这件事他没有往深处想,也不打算现在就想。
能来就来,该治就治。
是什么来头不重要,坐到他面前的时候都是病人。
病人面前人人平等,这是他行医三十四年的规矩。
他站起来,活动了一下肩膀。
然后从抽屉里取出那袋用灵泉水泡过的熟地黄,放进了自己的包里。
今晚要去给顾鹤年做第三阶段的治疗。
腰背段的经络是最难攻的一关。
距离脏腑太近,施针的风险大。
但药材准备充分了,内气也蓄够了,该上了。
……
顾鹤年第三阶段的治疗在那天晚上正式开始。
过程依然是痛苦的。
但顾鹤年已经习惯了那种冰火交加的感觉。
他咬着毛巾,额头上的汗浸透了枕巾,但一声都没吭。
林长生下针极其谨慎。
腰背段的穴位每一个都精确到毫厘。
内气的输出控制得比前两次更加收敛。
不是因为他变弱了,是因为这一段经络太靠近肾脏和脊髓。
力道稍微大一点就可能造成不可逆的损伤。
整整四十五分钟。
林长生额头上也出了一层细汗。
最后一根银针起出的时候,顾鹤年的后腰处泛起了一片暗红色。
那是深层瘀血被逼出来的表现。
“今天到这里,明天早上喝药汤,中午我过来检查。

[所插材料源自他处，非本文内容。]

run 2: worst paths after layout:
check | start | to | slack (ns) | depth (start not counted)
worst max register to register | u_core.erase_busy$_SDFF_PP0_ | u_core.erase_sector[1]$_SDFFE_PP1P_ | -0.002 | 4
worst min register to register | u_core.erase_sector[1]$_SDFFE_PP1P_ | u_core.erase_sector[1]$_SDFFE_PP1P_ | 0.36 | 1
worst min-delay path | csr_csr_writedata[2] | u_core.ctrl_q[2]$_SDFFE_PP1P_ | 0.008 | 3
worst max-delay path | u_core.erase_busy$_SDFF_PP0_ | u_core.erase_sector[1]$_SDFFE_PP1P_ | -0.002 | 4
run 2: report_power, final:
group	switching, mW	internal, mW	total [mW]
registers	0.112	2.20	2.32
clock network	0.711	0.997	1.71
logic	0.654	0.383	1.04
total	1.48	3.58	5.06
[src/rtl/bus_register.sv]
// -----------------------------------------------------------------------------
// bus_register
//
// General-purpose data register for the 16-bit CPU datapath. One instance per
// architectural register (R0..R7, A, G). On a rising clock edge with r_in high
// it captures the shared data bus (buswires). With r_in low it holds. The
// stored value is driven straight from the flops onto r_out, toward the bus
// multiplexer and the ALU.
//
// Parameters:
//   WIDTH        data width of buswires / r_out (legal range 1..64)
//   RESET_VALUE  value held while rst_n is low
//
// Ports:
//   clk       in   1      system clock, rising edge active
//   rst_n     in   1      asynchronous active-low reset
//   r_in      in   1      load enable, sampled on the rising edge
//   buswires  in   WIDTH  data bus value to capture
//   r_out     out  WIDTH  stored value (registered, no input-to-output path)
//
// Optional feature, macro BUS_REGISTER_PARITY_EN:
//   par_chk   in   1      externally supplied parity to compare against
//   par_out   out  1      registered even parity (XOR of all bits) of r_out
//   par_err   out  1      par_chk XOR par_out (combinational)
// Without the macro the port list is exactly the five ports above.
// -----------------------------------------------------------------------------
module bus_register #(
  parameter int unsigned      WIDTH       = 16,
  parameter logic [WIDTH-1:0] RESET_VALUE = '0
) (
  input  logic             clk,
  input  logic             rst_n,
  input  logic             r_in,
  input  logic [WIDTH-1:0] buswires,
`ifdef BUS_REGISTER_PARITY_EN
  input  logic             par_chk,
  output logic             par_out,
  output logic             par_err,
`endif
  output logic [WIDTH-1:0] r_out
);

  // Reject illegal widths at elaboration rather than building something odd.
  generate
    if (WIDTH < 1 || WIDTH > 64) begin : g_bad_width
      $error("bus_register: WIDTH must be in 1..64");
    end
  endgenerate

  logic [WIDTH-1:0] data_q;
  logic [WIDTH-1:0] data_d;

  // Next state: take the bus on a load, otherwise hold. X/Z on the bus is
  // passed through unchanged when loaded.
  always_comb begin
    data_d = data_q;
    if (r_in) begin
      data_d = buswires;
    end
  end

  always_ff @(posedge clk or negedge rst_n) begin
    if (!rst_n) begin
      data_q <= RESET_VALUE;
    end else begin
      data_q <= data_d;
    end
  end

  assign r_out = data_q;

`ifdef BUS_REGISTER_PARITY_EN
  // The parity bit is computed from the bus at the load edge, so it updates
  // in the same cycle as r_out rather than trailing it by a reduction delay.
  localparam logic RESET_PARITY = ^RESET_VALUE;

  logic par_q;
  logic par_d;

  always_comb begin
    par_d = par_q;
    if (r_in) begin
      par_d = ^buswires;
    end
  end

  always_ff @(posedge clk or negedge rst_n) begin
    if (!rst_n) begin
      par_q <= RESET_PARITY;
    end else begin
      par_q <= par_d;
    end
  end

  assign par_out = par_q;
  assign par_err = par_chk ^ par_q;
`endif

endmodule
## config.mk

```make
export PLATFORM = sky130hd
export DESIGN_NAME = sound_event_scheduler_flat
export DESIGN_NICKNAME = d
export VERILOG_FILES = /design/src/rtl/sound_event_scheduler_if.sv /design/src/rtl/sound_event_scheduler.sv /design/src/flat_wrapper.sv
export SDC_FILE = /design/constraint.sdc
export NUM_CORES = 1
export LEC_CHECK = 0
export CAP_MARGIN = 20
export CELL_PAD_IN_SITES_DETAIL_PLACEMENT = 0
export CELL_PAD_IN_SITES_GLOBAL_PLACEMENT = 1
export CORE_MARGIN = 3
export CORE_UTILIZATION = 46
export DETAILED_ROUTE_END_ITERATION = 6
export MAX_ROUTING_LAYER = met4
export PLACE_DENSITY_LB_ADDON = 0.1
export SLEW_MARGIN = 25
export SYNTH_ARGS = -nofsm -noshare
export SYNTH_HDL_FRONTEND = slang
export SYNTH_SLANG_ARGS = --single-unit
```

## constraint.sdc

```tcl
create_clock -name clk -period 5.85 [get_ports clk]
set_input_delay 0.8775 -clock clk [delete_from_list [all_inputs] [get_ports clk]]
set_output_delay 0.8775 -clock clk [all_outputs]
set_load 0.01 [all_outputs]
```

## src/rtl/sound_event_scheduler_if.sv

```systemverilog
// Bundle between the game logic / tone generators and the sound event scheduler.
// master = game side (drives events and generator waves), slave = the scheduler.
interface sound_event_scheduler_if;
    logic jumpForward;
    logic jumpBackward;
    logic jumpRight;
    logic jumpLeft;
    logic win;
    logic lose;
    logic jumpSoundIn;
    logic winSoundIn;
    logic loseSoundIn;
    logic enableJumpSound;
    logic enableWinSound;
    logic enableLoseSound;
    logic busy;
    logic sound;

    modport master (
        output jumpForward, jumpBackward, jumpRight, jumpLeft, win, lose,
        output jumpSoundIn, winSoundIn, loseSoundIn,
        input  enableJumpSound, enableWinSound, enableLoseSound, busy, sound
    );

    modport slave (
        input  jumpForward, jumpBackward, jumpRight, jumpLeft, win, lose,
        input  jumpSoundIn, winSoundIn, loseSoundIn,
        output enableJumpSound, enableWinSound, enableLoseSound, busy, sound
    );
endinterface

```

## src/rtl/sound_event_scheduler.sv

```systemverilog
// Captures jump/win/lose edges, arbitrates lose > win > jump, times one generator enable
// at a time (with a silent gap after each sound) and registers the granted wave to the speaker.
module sound_event_scheduler #(
    parameter int JUMP_CYCLES = 2_500_000,
    parameter int WIN_CYCLES  = 25_000_000,
    parameter int LOSE_CYCLES = 20_000_000,
    parameter int GAP_CYCLES  = 250_000
) (
    input  logic                          clk,
    input  logic                          reset,
    sound_event_scheduler_if.slave        bus
);
    localparam int MAX_JW     = (JUMP_CYCLES > WIN_CYCLES) ? JUMP_CYCLES : WIN_CYCLES;
    localparam int MAX_LG     = (LOSE_CYCLES > GAP_CYCLES) ? LOSE_CYCLES : GAP_CYCLES;
    localparam int MAX_CYCLES = (MAX_JW > MAX_LG) ? MAX_JW : MAX_LG;
    localparam int CNT_W      = (MAX_CYCLES > 1) ? $clog2(MAX_CYCLES) : 1;

    localparam logic [CNT_W-1:0] JUMP_LOAD = CNT_W'(JUMP_CYCLES - 1);
    localparam logic [CNT_W-1:0] WIN_LOAD  = CNT_W'(WIN_CYCLES - 1);
    localparam logic [CNT_W-1:0] LOSE_LOAD = CNT_W'(LOSE_CYCLES - 1);
    localparam logic [CNT_W-1:0] GAP_LOAD  = CNT_W'(GAP_CYCLES - 1);

    typedef enum logic [1:0] {ST_IDLE, ST_PLAY, ST_GAP} state_e;
    typedef enum logic [1:0] {SEL_JUMP, SEL_WIN, SEL_LOSE} sel_e;

    state_e           state_q, state_d;
    sel_e             sel_q, sel_d;
    sel_e             grant_sel;
    logic [CNT_W-1:0] cnt_q, cnt_d;
    logic             pend_jump_q, pend_jump_d;
    logic             pend_win_q, pend_win_d;
    logic             pend_lose_q, pend_lose_d;
    logic             en_jump_q, en_jump_d;
    logic             en_win_q, en_win_d;
    logic             en_lose_q, en_lose_d;
    logic             busy_q, busy_d;
    logic             sound_q, sound_d;
    logic [5:0]       lvl_q, lvl_d;
    logic [5:0]       rise;
    logic             jump_edge, win_edge, lose_edge, play_jump, grant;

    function automatic logic [CNT_W-1:0] load_for(input sel_e s);
        case (s)
            SEL_WIN:  return WIN_LOAD;
            SEL_LOSE: return LOSE_LOAD;
            default:  return JUMP_LOAD;
        endcase
    endfunction

    // Bit order {lose, win, jumpLeft, jumpRight, jumpBackward, jumpForward}.
    assign lvl_d     = {bus.lose, bus.win, bus.jumpLeft, bus.jumpRight,
                        bus.jumpBackward, bus.jumpForward};
    assign rise      = lvl_d & ~lvl_q;
    assign jump_edge = |rise[3:0];
    assign win_edge  = rise[4];
    assign lose_edge = rise[5];
    assign play_jump = (state_q == ST_PLAY) && (sel_q == SEL_JUMP);

    // NOTE: every variable gets a default first so no path through the block infers a latch.
    always_comb begin
        state_d     = state_q;
        sel_d       = sel_q;
        cnt_d       = cnt_q;
        pend_jump_d = pend_jump_q;
        pend_win_d  = pend_win_q;
        pend_lose_d = pend_lose_q;
        grant       = 1'b0;
        grant_sel   = SEL_JUMP;

        case (state_q)
            ST_IDLE: begin
                grant = pend_lose_q | pend_win_q | pend_jump_q;
                if (pend_lose_q)     grant_sel = SEL_LOSE;
                else if (pend_win_q) grant_sel = SEL_WIN;
            end
            ST_PLAY: begin
                if (play_jump && (pend_lose_q || pend_win_q)) begin
                    grant     = 1'b1;
                    grant_sel = pend_lose_q ? SEL_LOSE : SEL_WIN;
                end else if (play_jump && jump_edge) begin
                    cnt_d = JUMP_LOAD;
                end else if (cnt_q == '0) begin
                    state_d = ST_GAP;
                    cnt_d   = GAP_LOAD;
                end else begin
                    cnt_d = cnt_q - CNT_W'(1);
                end
            end
            ST_GAP: begin
                if (cnt_q == '0) state_d = ST_IDLE;
                else             cnt_d   = cnt_q - CNT_W'(1);
            end
            default: state_d = ST_IDLE;
        endcase

        if (grant) begin
            state_d = ST_PLAY;
            sel_d   = grant_sel;
            cnt_d   = load_for(grant_sel);
            case (grant_sel)
                SEL_LOSE: pend_lose_d = 1'b0;
                SEL_WIN:  pend_win_d  = 1'b0;
                default:  pend_jump_d = 1'b0;
            endcase
        end

        // A jump edge while a jump is playing extends it instead of queueing another.
        pend_jump_d = pend_jump_d | (jump_edge & ~play_jump);
        pend_win_d  = pend_win_d  | win_edge;
        pend_lose_d = pend_lose_d | lose_edge;

        en_jump_d = (state_d == ST_PLAY) && (sel_d == SEL_JUMP);
        en_win_d  = (state_d == ST_PLAY) && (sel_d == SEL_WIN);
        en_lose_d = (state_d == ST_PLAY) && (sel_d == SEL_LOSE);
        busy_d    = (state_d != ST_IDLE);
        sound_d   = (en_jump_q & bus.jumpSoundIn) | (en_win_q & bus.winSoundIn)
                  | (en_lose_q & bus.loseSoundIn);
    end

    // NOTE: sequential state uses non-blocking assignments so every flop samples pre-edge values.
    always_ff @(posedge clk) begin
        lvl_q <= lvl_d;
        if (reset) begin
            state_q     <= ST_IDLE;
            sel_q       <= SEL_JUMP;
            cnt_q       <= '0;
            pend_jump_q <= 1'b0;
            pend_win_q  <= 1'b0;
            pend_lose_q <= 1'b0;
            en_jump_q   <= 1'b0;
            en_win_q    <= 1'b0;
            en_lose_q   <= 1'b0;
            busy_q      <= 1'b0;
            sound_q     <= 1'b0;
        end else begin
            state_q     <= state_d;
            sel_q       <= sel_d;
            cnt_q       <= cnt_d;
            pend_jump_q <= pend_jump_d;
            pend_win_q  <= pend_win_d;
            pend_lose_q <= pend_lose_d;
            en_jump_q   <= en_jump_d;
            en_win_q    <= en_win_d;
            en_lose_q   <= en_lose_d;
            busy_q      <= busy_d;
            sound_q     <= sound_d;
        end
    end

    assign bus.enableJumpSound = en_jump_q;
    assign bus.enableWinSound  = en_win_q;
    assign bus.enableLoseSound = en_lose_q;
    assign bus.busy            = busy_q;
    assign bus.sound           = sound_q;
endmodule

```

## src/flat_wrapper.sv

```systemverilog
// flat-port wrapper written by rule: the top's interface ports become plain ports
module sound_event_scheduler_flat 
#(
    parameter int JUMP_CYCLES = 2_500_000,
    parameter int WIN_CYCLES  = 25_000_000,
    parameter int LOSE_CYCLES = 20_000_000,
    parameter int GAP_CYCLES  = 250_000
)
  (clk, reset, bus_jumpForward, bus_jumpBackward, bus_jumpRight, bus_jumpLeft, bus_win, bus_lose, bus_jumpSoundIn, bus_winSoundIn, bus_loseSoundIn, bus_enableJumpSound, bus_enableWinSound, bus_enableLoseSound, bus_busy, bus_sound);
  sound_event_scheduler_if bus_i ();
  input  logic clk;
  input  logic reset;
  input wire logic [$bits(bus_i.jumpForward)-1:0] bus_jumpForward;
  input wire logic [$bits(bus_i.jumpBackward)-1:0] bus_jumpBackward;
  input wire logic [$bits(bus_i.jumpRight)-1:0] bus_jumpRight;
  input wire logic [$bits(bus_i.jumpLeft)-1:0] bus_jumpLeft;
  input wire logic [$bits(bus_i.win)-1:0] bus_win;
  input wire logic [$bits(bus_i.lose)-1:0] bus_lose;
  input wire logic [$bits(bus_i.jumpSoundIn)-1:0] bus_jumpSoundIn;
  input wire logic [$bits(bus_i.winSoundIn)-1:0] bus_winSoundIn;
  input wire logic [$bits(bus_i.loseSoundIn)-1:0] bus_loseSoundIn;
  output wire logic [$bits(bus_i.enableJumpSound)-1:0] bus_enableJumpSound;
  output wire logic [$bits(bus_i.enableWinSound)-1:0] bus_enableWinSound;
  output wire logic [$bits(bus_i.enableLoseSound)-1:0] bus_enableLoseSound;
  output wire logic [$bits(bus_i.busy)-1:0] bus_busy;
  output wire logic [$bits(bus_i.sound)-1:0] bus_sound;
  assign bus_i.jumpForward = bus_jumpForward;
  assign bus_i.jumpBackward = bus_jumpBackward;
  assign bus_i.jumpRight = bus_jumpRight;
  assign bus_i.jumpLeft = bus_jumpLeft;
  assign bus_i.win = bus_win;
  assign bus_i.lose = bus_lose;
  assign bus_i.jumpSoundIn = bus_jumpSoundIn;
  assign bus_i.winSoundIn = bus_winSoundIn;
  assign bus_i.loseSoundIn = bus_loseSoundIn;
  assign bus_enableJumpSound = bus_i.enableJumpSound;
  assign bus_enableWinSound = bus_i.enableWinSound;
  assign bus_enableLoseSound = bus_i.enableLoseSound;
  assign bus_busy = bus_i.busy;
  assign bus_sound = bus_i.sound;
  sound_event_scheduler #(.JUMP_CYCLES(JUMP_CYCLES), .WIN_CYCLES(WIN_CYCLES), .LOSE_CYCLES(LOSE_CYCLES), .GAP_CYCLES(GAP_CYCLES)) u_core (.clk(clk), .reset(reset), .bus(bus_i));
endmodule
```

==> metrics, run 1 <==
max-cap violation count=0; Post-synth EDFFs=0; Cell Chain, Critical Path=ha_1 -> or4b_2 -> nor4_1 -> a31oi_1 -> nor2_1 -> o21ai_0 -> a21oi_1; Startpoint Class=flip-flop; sequential area share after synthesis=35.6%; DRT antenna net count=0; Static Leakage=0.000965 uW; Slew Viols, Final=0; Slew headroom=35.4%; worst min path class=flip-flop to flip-flop; r2r setup slk=2.59 ns; share of layout cells above drive strength 1=9.74%; Synth Net Count=317; Routability Congestion=0.855; ant diodes=0; Netlist cell types=51; Critical R2R Launch=u_core.state_q[1]; clk sinks=43; Die Span X=78.5 um; worst reg2reg path depth=7; Worst path top cell family by delay=simple AND/OR/NAND/NOR gates; status=finished, final reports clean; Syn-to-layout area delta=13.2%; number of I/O port buffers=15; Slowest cell on crit path=nor2_1; ys flop type=dfxtp_1; post_cts resized=0; CP max stage delay=0.75 ns; crit path max fanout=11; Placeable Area=4910 um2; WHS Path Cells=2; DP Wirelength=4.47 mm; largest net degree at the start of global routing=37; fin util=55.8%; RSZ-0062 raised after global routing=false; Yosys warnings=0; initial antenna violation count=0; commonest non-fill, non-tap cells in the layout=dfxtp_1, a21oi_1, nor2_1; die height=78.5 um; CTS tree=yes; Worst setup EP type=flip-flop; Post-CTS Hold Buffers=0; period utilization=55.8%; vias in the first global route=2113; Final #Nets=327; syn avg cell area=8.15 um2; H-Tree Level Count=2; setup TNS=0 ns; commonest non-fill, non-tap cell in the layout=dfxtp_1; CP bufs+invs=0; Crit path required time=6.08 ns; Tightest Pin Transition=0.964 ns; first-pass GRT wire length=10.7 mm; Num CTS Buffers=5; routed len/inst=17.0 um; clk_lat worst skew=0.30 ns; WS Path Type=flip-flop to flip-flop; synthesized cell area=2420 um2; IO Pins=16; ys async rst share=0%; Min-Delay Endpoint=u_core.cnt_q[23]; total setup buffers inserted after CTS=0; die area=6170 um2; Initial Util=49.3%; DRT Wirelength=6.36 mm; Clock transition at path regs=0.08 ns; r2r endpoint=u_core.cnt_q[19]; Total GRT Usage=22.3%; Worst EP arrival=3.50 ns; Max Fclk=0.306 GHz; Setup Skew=0.00449 ns; worst vdd ir=210 uV; power per cell area=526 nW/um2; minimum clock period=3.26 ns; # rows=25; CTS root buf=clkbuf_8; Final Hold Violating Endpoints=0; Initial DRT Pass Iterations=6; synthesized flop and latch total=43; via count=2308; Worst Min Path Start=u_core.cnt_q[23]; Cells after Synth=297; GRT overflow=0; Setup-failing EPs final=0; 1st-iter DRT viols=297; Via density=6.15; clock buffer depth=2; # DRC=0
## worst register-to-register path: cells and delay by family (launching register included)
kind / cells / cell delay (ns)
simple gates: 3 / 1.70
compound gates: 3 / 0.75
flops: 1 / 0.44
fa+ha+maj: 1 / 0.30
## through the flow
stage	hold slack, ns	setup WS [ns]	cells	instance area (um2)	power (uW)
6_report	0.480	2.59	375	2740	1440
5_1_grt	0.516	2.32	375	2740	1550
4_1_cts	0.483	2.62	375	2740	1440
3_5_place_dp	0.473	2.55	367	2610	1150
3_3_place_gp	0.470	2.56	367	2610	1150
2_1_floorplan	0.452	3.25	297	2420	977
## flip-flops by register name (all words and copies together) (netlist names)
signal	count
u_core.bus.sound	1
u_core.bus.enableLoseSound	1
u_core.lvl_q	6
u_core.pend_jump_q	1
u_core.sel_q	2
u_core.bus.busy	1
u_core.bus.enableWinSound	1
u_core.pend_win_q	1
u_core.pend_lose_q	1
u_core.state_q	2
u_core.cnt_q	25
u_core.bus.enableJumpSound	1
## how the worst max path moves through the flow
| stage | start | endpoint | slack [ns] | cells after the start |
|---|---|---|---|---|
| global placement | bus_jumpBackward | u_core.cnt_q[11] | 2.56 | 7 |
| global route | u_core.state_q[1] | u_core.cnt_q[16] | 2.32 | 7 |
| detailed placement | bus_jumpBackward | u_core.cnt_q[6] | 2.55 | 7 |
| floorplan | bus_jumpBackward | u_core.bus.busy | 3.25 | 6 |
| finish | u_core.state_q[1] | u_core.cnt_q[19] | 2.59 | 7 |
| CTS | u_core.state_q[1] | u_core.cnt_q[19] | 2.62 | 7 |
## cells by family (layout without fill, tap and decap cells)
group           Yosys count  count (layout)  share of synthesized area, %
flops                    43              43                          35.6
mux                       3               3                          1.34
compound gates           91              91                          24.4
buf+inv                  27              38                          4.96
fa+ha+maj                 9               9                          4.65
simple gates            124             124                          29.1
## cell usage after synthesis, drive strengths merged, types with 3 or more instances
cell type	number	area share (%)
dfxtp	43	36
a21oi	34	7.0
nor2	32	5.4
nor3	19	3.9
o21ai	17	3.5
nor4	16	4.8
nand2	14	2.2
inv	12	1.9
clkbuf	10	1.6
ha	9	4.7
or3	7	1.9
or4	7	2.8
nor2b	6	1.6
nor3b	6	1.9
a211oi	5	1.6
buf	5	1.6
a31oi	4	1.0
o211ai	4	1.2
o41ai	4	1.4
a311oi	3	1.1
nand2b	3	0.78
nand3	3	0.62
o31ai	3	0.93
or2	3	0.78
## metal layers
| metal | track usage [%] | wire length, um |
|---|---|---|
| met1 | 31.8 | 3150 |
| met2 | 32.0 | 2730 |
| met3 | 4.24 | 356 |
| met4 | 6.29 | 121 |
| met5 | - | 0 |
## layout make-up
cell class                 instances  area (um2)
inverter                          12        45.0
tap                               67        83.8
sequential                        43         861
fill                             485        2170
clock buffer                       6        72.6
timing repair buffer              18         173
multi-input combinational        227        1450
clock inverter                     2        60.1
## power breakdown
part,internal [uW],switching (uW)
Clock,171,106
Combinational,268,444
Sequential,368,85.8
Total,806,635
(Power assumes the default switching activity.)
==> run 2: changes to the inputs <==
- CORE_UTILIZATION: 46 -> 44
- clock period: 5.85 -> 3.4 ns (I/O delays scaled with it)
==> run 2 against run 1 <==
Via count rose by 0.82%. Sequential power is 73% higher. Worst hold slack better by 0.0051 ns. Routed wire length rose by 1.8%. Flip-flop and latch count unchanged. First-iteration DRC count decreased by 18%. Register-to-register slack lost 2.0 ns. Fmax increased by 17%. Count of clock-buffer cells in the layout is the same. Utilization down 2.8 points. Highest routed layer unchanged.
==> metrics, run 2 (same netlist as run 1, synthesis figures left out) <==
Total Power=2390 uW; Post-DP Area=2670 um2; Total GRT Usage=23.1%; footprint of the multi-input gates=1440 um2; Num CTS Buffers=5; clk sinks=43; Startpoint Class=flip-flop; WHS Path Cells=2; Largest regs=u_core.cnt_q: 25 flops, u_core.lvl_q: 6 flops; DRT Wirelength=6.47 mm; Slowest cell on crit path=or3b_2; worst vdd ir=415 uV; CTS tree=yes; r2r endpoint=u_core.cnt_q[24]; Worst EP arrival=3.03 ns; Initial Util=46.5%; power per cell area=865 nW/um2; number of I/O port buffers=15; Cell Chain, Critical Path=inv_1 -> ha_1 -> or3b_2 -> nor4_4 -> a31oi_1 -> nand2b_1 -> o211a_1 -> nor3_1; status=finished, final reports clean; Tightest Pin Transition=0.666 ns; CP max stage delay=0.56 ns; Setup-failing EPs final=0; combinational share of power=53.7%; via count=2327; die area=6430 um2; Slew headroom=55.0%; Crit path required time=3.63 ns; crit path max fanout=12; Max Fclk=0.357 GHz; Min-Delay Endpoint=u_core.cnt_q[23]; Die Span X=80.2 um; Initial DRT Pass Iterations=5; Setup Skew=0.00733 ns; Final #Nets=336; WS Path Type=flip-flop to flip-flop; Worst setup EP type=flip-flop; r2r setup slk=0.60 ns; post_cts resized=0; # DRC=0; worst reg2reg path depth=8; total setup buffers inserted after CTS=0; Static Leakage=0.000985 uW; sw frac=46.3%; commonest non-fill, non-tap cells in the layout=dfxtp_1, a21oi_1, nor2_1; vias in the first global route=2190; Slew Viols, Final=0; worst min path class=flip-flop to flip-flop; H-Tree Level Count=2; max reg flops=25; first-pass GRT wire length=11.1 mm; clock share of power=13.6%; CTS root buf=clkbuf_8; Syn-to-layout area delta=14.0%; fin util=53.0%; clock buffer depth=2; clk_lat worst skew=0.30 ns; worst setup margin=0.599 ns; setup TNS=0 ns; Worst Min Path Start=u_core.cnt_q[23]; Clock transition at path regs=0.08 ns; IO Pins=16; # rows=26; Critical R2R Launch=u_core.cnt_q[0]; Switch Pwr=1110 uW; ant diodes=0; commonest non-fill, non-tap cell in the layout=dfxtp_1; 1st-iter DRT viols=245; initial antenna violation count=0; Design Area, Final=2760 um2; DRT antenna net count=0; Via density=6.01; largest net degree at the start of global routing=36; DP Wirelength=4.64 mm; register area=861 um2; routed len/inst=16.7 um; Post-CTS Hold Buffers=0; max-cap violation count=0; RSZ-0062 raised after global routing=false; minimum clock period=2.80 ns; Placeable Area=5200 um2; period utilization=82.4%; Routability Congestion=0.891; P_int=1280 uW; worst slack at placement=0.496 ns; GRT overflow=0; Seq pwr share=32.8%; Reg with most FFs=u_core.cnt_q; # fillers=521; Final Hold Violating Endpoints=0; die height=80.2 um; share of layout cells above drive strength 1=12.0%
-- run 2: cell count changes in the layout (fill, tap and decap cells not counted) --
cell	change
buf_4	+9
bufinv_16	-2
clkinv_2	+1
clkinvlp_4	+1
nor3_1	+1
nor3_2	-1
-- run 2: metal layers --
layer | GRT usage, % | wire length [um] | up-vias
li1 | - | - | 1155
met1 | 32.9 | 3210 | 1061
met2 | 31.8 | 2690 | 100
met3 | 4.60 | 461 | 11
met4 | 8.95 | 121 | 0
met5 | - | 0 | -
-- run 2: worst max-delay path: cells and delay by family, from the launching register on --
kind                     cells  cell delay (ns)
AO/OA/AOI/OAI                2             0.53
adder cells (fa/ha/maj)      1             0.18
buffers and inverters        1             0.07
flip-flops                   1             0.35
AND/OR/NAND/NOR              4             1.60
-- run 2: power groups by stage --
stage | clock network [uW] | logic (uW) | registers [uW]
after floorplan | 0 | 932 | 749
after global placement | 0 | 1270 | 788
after detailed placement | 0 | 1250 | 787
after CTS | 338 | 1260 | 777
after global routing | 351 | 1420 | 803
final | 324 | 1280 | 782
-- run 2: how the worst max path moves through the flow --
| stage | depth (start not counted) | startpoint | slack, ns | endpoint |
|---|---|---|---|---|
| finish | 8 | u_core.cnt_q[0] | 0.60 | u_core.cnt_q[24] |
| global route | 8 | u_core.cnt_q[0] | 0.37 | u_core.cnt_q[3] |
| global placement | 7 | bus_jumpBackward | 0.56 | u_core.cnt_q[24] |
| CTS | 8 | u_core.cnt_q[0] | 0.63 | u_core.cnt_q[24] |
| detailed placement | 7 | bus_jumpBackward | 0.50 | u_core.bus.enableLoseSound |
| floorplan | 10 | u_core.cnt_q[0] | 0.93 | u_core.cnt_q[3] |
-- run 2: per-stage QoR --
stage | hold slack, ns | instances
3_3_place_gp | 0.471 | 379
3_5_place_dp | 0.478 | 379
5_1_grt | 0.529 | 387
4_1_cts | 0.492 | 387
2_1_floorplan | 0.452 | 297
6_report | 0.485 | 387
-- run 2: area by class of cell --
type                    instances  share of cell area (%)
clock buffers                   6                    2.63
flip-flops and latches         43                    31.2
well taps                      70                    3.17
multi-input cells             227                    52.2
clock inverters                 2                   0.454
inverters                      12                    1.63
repair buffers                 27                    8.71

”
顾鹤年躺在床上,虚弱地点了点头。
“林先生,我今天能感觉到腰有知觉了。”
“嗯。”
“之前三年什么都感觉不到,今天突然有了。”
“好的迹象,说明气血到了。”
“但不要急着站起来,让身体自己恢复。”
顾安平在门口守着,听到这句话眼眶一热。
林长生收好银针,走出顾家的院门。
夜风微凉,清溪镇的街道安安静静的。
他拎着保温杯慢慢走回自己家。
进门之后,他没有急着休息。
先去厨房喝了一碗热粥。
然后锁好房门,意识沉入随身药园。
药园里灵气充沛,聚灵阵的光芒在四角微微闪烁。
他走到灵泉边上,蹲下来用泉水洗了一把脸。